* _Task brief_
If a line in the data below holds the word "angle", include it in the count. Give only the final number.

[Saved data entries]
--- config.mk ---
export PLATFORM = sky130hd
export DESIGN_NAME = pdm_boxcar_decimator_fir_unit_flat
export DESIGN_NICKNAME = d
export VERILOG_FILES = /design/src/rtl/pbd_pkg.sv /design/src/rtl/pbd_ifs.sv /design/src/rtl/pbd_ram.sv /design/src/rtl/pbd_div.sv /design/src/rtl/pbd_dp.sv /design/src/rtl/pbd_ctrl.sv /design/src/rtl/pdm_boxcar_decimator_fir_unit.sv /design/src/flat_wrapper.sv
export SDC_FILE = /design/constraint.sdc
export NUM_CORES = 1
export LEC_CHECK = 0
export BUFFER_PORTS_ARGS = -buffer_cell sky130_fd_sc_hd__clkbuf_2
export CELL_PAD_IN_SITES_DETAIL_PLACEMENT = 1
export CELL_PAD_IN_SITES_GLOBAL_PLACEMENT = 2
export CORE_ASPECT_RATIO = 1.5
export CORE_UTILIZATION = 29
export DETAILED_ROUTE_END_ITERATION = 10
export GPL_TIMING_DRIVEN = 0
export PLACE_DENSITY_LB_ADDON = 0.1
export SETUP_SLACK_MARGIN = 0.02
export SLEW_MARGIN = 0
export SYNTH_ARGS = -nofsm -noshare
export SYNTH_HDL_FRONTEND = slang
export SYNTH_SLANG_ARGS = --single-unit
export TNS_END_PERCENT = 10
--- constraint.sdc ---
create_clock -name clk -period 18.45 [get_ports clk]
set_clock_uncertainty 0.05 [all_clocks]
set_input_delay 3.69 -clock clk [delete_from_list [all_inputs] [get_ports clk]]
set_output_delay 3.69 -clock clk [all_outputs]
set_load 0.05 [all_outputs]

* * *

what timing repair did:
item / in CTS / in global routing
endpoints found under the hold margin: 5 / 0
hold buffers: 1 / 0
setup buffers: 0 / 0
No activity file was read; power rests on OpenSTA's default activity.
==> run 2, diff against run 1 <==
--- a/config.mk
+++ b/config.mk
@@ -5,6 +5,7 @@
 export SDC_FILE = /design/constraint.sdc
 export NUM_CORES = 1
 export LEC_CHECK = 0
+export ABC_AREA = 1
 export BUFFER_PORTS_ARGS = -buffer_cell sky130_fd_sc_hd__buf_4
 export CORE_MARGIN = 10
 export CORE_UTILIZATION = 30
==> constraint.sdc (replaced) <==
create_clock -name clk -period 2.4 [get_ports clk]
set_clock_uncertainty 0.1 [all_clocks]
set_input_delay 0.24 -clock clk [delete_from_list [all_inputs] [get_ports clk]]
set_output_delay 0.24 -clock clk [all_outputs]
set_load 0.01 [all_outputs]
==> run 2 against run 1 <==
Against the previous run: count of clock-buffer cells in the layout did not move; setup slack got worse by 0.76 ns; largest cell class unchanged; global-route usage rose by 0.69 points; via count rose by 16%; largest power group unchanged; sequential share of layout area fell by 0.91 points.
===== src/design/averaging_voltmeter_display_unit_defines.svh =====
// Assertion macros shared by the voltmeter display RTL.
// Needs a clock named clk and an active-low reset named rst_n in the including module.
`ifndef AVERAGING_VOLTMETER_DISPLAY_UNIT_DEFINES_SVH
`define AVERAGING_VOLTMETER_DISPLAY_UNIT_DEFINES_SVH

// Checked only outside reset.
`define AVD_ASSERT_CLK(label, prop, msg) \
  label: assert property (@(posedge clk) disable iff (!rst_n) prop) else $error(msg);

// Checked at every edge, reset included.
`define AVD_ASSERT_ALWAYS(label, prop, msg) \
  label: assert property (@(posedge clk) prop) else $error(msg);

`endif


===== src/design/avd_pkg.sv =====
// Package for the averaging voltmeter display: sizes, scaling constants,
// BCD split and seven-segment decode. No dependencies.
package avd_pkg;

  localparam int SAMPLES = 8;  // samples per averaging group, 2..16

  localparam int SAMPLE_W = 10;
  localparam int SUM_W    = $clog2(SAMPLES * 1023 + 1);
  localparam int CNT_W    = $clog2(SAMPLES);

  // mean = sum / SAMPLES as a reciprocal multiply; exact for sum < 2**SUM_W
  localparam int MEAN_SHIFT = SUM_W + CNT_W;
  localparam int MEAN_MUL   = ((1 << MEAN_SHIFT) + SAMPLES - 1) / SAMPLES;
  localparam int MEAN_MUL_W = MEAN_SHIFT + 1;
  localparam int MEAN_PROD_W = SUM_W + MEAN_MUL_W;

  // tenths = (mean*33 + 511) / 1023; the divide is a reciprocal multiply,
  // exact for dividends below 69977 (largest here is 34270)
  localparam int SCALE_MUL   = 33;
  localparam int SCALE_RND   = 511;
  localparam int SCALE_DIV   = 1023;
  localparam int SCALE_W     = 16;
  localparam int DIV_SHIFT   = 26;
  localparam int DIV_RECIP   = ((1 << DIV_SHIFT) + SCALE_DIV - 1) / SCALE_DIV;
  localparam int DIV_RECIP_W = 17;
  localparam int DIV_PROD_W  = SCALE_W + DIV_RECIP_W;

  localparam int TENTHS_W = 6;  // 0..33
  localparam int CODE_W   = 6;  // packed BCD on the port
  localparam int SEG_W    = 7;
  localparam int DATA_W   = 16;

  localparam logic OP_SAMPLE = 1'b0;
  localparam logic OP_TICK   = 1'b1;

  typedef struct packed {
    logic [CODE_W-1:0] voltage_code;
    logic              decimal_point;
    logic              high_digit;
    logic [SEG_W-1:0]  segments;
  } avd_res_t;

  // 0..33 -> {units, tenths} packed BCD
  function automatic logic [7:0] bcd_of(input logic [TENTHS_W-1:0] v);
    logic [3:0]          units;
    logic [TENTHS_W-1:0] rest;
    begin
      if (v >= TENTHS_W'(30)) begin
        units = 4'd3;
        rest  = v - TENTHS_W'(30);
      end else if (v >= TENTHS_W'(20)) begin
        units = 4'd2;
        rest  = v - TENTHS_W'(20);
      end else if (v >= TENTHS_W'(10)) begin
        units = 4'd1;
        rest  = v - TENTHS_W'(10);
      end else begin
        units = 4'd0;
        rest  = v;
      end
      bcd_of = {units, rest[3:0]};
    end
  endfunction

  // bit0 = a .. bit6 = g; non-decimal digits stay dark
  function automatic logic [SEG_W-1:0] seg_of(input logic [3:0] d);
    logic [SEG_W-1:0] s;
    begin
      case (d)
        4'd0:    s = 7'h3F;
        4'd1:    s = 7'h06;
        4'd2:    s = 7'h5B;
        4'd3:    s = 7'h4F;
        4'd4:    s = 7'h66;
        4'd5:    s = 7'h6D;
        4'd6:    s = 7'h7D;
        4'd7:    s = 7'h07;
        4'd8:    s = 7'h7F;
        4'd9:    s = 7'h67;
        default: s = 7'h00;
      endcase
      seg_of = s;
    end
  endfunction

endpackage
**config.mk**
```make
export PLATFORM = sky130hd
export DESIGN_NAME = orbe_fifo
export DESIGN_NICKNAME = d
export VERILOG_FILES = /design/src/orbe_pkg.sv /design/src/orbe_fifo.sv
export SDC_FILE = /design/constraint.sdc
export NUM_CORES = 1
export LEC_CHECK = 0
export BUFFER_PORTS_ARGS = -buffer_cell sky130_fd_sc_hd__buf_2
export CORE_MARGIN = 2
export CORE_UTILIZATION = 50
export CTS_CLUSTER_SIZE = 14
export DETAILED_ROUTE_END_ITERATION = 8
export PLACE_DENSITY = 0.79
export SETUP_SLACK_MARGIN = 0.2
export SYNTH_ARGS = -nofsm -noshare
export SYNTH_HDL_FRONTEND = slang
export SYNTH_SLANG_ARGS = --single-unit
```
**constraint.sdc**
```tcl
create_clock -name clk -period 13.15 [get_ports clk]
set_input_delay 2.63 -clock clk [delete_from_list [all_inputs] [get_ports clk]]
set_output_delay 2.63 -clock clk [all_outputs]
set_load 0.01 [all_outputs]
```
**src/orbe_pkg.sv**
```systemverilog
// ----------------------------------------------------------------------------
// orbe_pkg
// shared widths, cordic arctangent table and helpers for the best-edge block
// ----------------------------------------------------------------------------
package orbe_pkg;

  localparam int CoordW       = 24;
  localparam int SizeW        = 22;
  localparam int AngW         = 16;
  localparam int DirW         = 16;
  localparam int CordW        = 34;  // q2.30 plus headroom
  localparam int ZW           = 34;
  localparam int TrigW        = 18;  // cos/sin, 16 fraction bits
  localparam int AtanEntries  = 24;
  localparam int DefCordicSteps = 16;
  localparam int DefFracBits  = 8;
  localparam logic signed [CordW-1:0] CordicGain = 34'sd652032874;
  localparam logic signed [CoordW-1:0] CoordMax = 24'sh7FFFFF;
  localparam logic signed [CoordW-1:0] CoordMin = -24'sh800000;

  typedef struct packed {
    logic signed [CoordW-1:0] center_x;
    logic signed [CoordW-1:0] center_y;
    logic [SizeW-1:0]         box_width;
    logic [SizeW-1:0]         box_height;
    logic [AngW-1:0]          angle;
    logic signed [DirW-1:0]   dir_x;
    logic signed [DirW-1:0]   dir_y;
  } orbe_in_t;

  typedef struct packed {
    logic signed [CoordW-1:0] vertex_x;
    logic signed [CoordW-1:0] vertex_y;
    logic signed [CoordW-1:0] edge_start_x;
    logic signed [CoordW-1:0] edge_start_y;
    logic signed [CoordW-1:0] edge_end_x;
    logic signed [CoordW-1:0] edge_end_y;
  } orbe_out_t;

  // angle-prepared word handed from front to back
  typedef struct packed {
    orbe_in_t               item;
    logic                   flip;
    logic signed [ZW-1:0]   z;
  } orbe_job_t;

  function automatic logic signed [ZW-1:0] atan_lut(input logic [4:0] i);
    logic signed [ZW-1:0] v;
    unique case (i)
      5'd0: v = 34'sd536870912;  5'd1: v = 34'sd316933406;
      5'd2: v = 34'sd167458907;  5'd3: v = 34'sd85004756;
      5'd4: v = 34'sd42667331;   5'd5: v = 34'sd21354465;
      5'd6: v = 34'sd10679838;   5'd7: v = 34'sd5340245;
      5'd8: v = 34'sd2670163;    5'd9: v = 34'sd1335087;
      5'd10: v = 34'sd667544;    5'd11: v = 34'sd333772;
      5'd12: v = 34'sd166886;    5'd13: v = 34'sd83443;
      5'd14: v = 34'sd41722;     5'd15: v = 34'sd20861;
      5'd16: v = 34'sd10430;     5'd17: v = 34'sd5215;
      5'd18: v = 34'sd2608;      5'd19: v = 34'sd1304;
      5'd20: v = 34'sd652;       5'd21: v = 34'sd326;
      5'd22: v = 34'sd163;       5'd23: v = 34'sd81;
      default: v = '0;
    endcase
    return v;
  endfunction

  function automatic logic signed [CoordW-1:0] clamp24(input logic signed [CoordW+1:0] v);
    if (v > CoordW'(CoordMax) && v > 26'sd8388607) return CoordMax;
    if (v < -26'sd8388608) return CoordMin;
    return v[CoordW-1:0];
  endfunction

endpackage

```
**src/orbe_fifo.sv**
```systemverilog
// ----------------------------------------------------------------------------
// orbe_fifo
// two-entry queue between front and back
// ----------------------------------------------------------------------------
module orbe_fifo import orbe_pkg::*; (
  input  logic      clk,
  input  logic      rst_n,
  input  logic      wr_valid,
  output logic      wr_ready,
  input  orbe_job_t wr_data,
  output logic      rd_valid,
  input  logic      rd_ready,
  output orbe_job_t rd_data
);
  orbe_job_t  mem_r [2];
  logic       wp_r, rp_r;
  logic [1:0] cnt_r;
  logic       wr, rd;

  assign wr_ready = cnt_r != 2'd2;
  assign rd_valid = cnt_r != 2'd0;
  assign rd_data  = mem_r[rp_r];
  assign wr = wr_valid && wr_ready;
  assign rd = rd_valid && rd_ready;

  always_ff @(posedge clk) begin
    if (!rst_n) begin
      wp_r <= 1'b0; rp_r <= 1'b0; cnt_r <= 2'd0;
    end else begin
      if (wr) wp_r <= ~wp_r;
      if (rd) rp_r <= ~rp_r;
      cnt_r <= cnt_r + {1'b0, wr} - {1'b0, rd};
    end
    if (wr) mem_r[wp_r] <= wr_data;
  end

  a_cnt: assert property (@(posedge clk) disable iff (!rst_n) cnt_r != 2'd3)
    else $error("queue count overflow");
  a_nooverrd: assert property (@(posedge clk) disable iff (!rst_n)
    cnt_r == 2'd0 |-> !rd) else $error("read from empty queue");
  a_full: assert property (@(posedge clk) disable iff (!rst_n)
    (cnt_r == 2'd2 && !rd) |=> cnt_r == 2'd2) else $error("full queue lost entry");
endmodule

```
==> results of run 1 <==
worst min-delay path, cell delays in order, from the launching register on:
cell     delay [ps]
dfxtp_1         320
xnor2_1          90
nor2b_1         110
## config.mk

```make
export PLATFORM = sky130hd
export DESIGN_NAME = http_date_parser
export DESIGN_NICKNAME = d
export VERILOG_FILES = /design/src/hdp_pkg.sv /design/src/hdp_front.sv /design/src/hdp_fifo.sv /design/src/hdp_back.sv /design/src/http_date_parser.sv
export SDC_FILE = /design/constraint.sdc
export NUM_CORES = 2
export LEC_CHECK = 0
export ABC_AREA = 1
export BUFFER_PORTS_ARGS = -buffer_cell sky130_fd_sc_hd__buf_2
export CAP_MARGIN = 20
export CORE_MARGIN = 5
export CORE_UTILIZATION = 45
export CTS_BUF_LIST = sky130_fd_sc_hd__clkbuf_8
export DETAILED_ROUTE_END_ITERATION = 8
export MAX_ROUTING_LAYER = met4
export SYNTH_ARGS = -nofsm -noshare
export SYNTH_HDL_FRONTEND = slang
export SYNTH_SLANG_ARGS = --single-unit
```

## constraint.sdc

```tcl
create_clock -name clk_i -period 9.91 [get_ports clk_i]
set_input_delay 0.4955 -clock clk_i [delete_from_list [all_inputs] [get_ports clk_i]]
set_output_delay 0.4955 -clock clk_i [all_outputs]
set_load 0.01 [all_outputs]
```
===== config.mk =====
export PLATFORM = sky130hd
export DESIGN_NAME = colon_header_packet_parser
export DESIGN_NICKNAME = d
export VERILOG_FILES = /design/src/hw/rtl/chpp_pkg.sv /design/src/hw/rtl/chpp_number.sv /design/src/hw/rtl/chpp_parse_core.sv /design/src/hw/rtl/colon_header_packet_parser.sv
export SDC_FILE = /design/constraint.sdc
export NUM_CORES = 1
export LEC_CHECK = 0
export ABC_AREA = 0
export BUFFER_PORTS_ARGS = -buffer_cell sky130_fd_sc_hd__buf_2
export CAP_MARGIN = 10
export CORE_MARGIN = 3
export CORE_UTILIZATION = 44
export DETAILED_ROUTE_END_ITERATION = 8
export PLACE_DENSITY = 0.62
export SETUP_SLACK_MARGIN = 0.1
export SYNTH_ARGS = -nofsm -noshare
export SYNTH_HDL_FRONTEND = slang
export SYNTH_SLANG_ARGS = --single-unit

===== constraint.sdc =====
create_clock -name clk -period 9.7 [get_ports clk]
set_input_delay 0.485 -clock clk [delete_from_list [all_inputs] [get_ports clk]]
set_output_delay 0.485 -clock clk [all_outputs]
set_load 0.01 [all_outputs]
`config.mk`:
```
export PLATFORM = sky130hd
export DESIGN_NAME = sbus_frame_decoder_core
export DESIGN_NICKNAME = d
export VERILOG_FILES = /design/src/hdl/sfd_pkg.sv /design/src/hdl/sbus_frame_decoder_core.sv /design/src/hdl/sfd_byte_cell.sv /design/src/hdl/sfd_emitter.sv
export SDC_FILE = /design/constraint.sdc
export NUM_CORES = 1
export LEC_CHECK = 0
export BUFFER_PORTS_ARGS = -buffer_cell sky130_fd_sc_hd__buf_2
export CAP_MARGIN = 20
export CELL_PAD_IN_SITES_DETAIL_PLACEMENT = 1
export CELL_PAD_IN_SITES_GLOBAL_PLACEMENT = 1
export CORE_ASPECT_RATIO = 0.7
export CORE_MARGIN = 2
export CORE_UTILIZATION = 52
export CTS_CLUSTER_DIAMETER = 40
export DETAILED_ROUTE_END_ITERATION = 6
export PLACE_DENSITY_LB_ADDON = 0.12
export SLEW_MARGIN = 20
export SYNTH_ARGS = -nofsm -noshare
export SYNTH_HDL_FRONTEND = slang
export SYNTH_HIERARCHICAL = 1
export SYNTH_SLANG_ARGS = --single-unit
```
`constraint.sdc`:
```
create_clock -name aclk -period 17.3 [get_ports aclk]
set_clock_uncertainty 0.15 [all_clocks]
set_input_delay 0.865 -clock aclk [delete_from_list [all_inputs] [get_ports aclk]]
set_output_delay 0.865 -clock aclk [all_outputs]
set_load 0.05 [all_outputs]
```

* _Your response_
2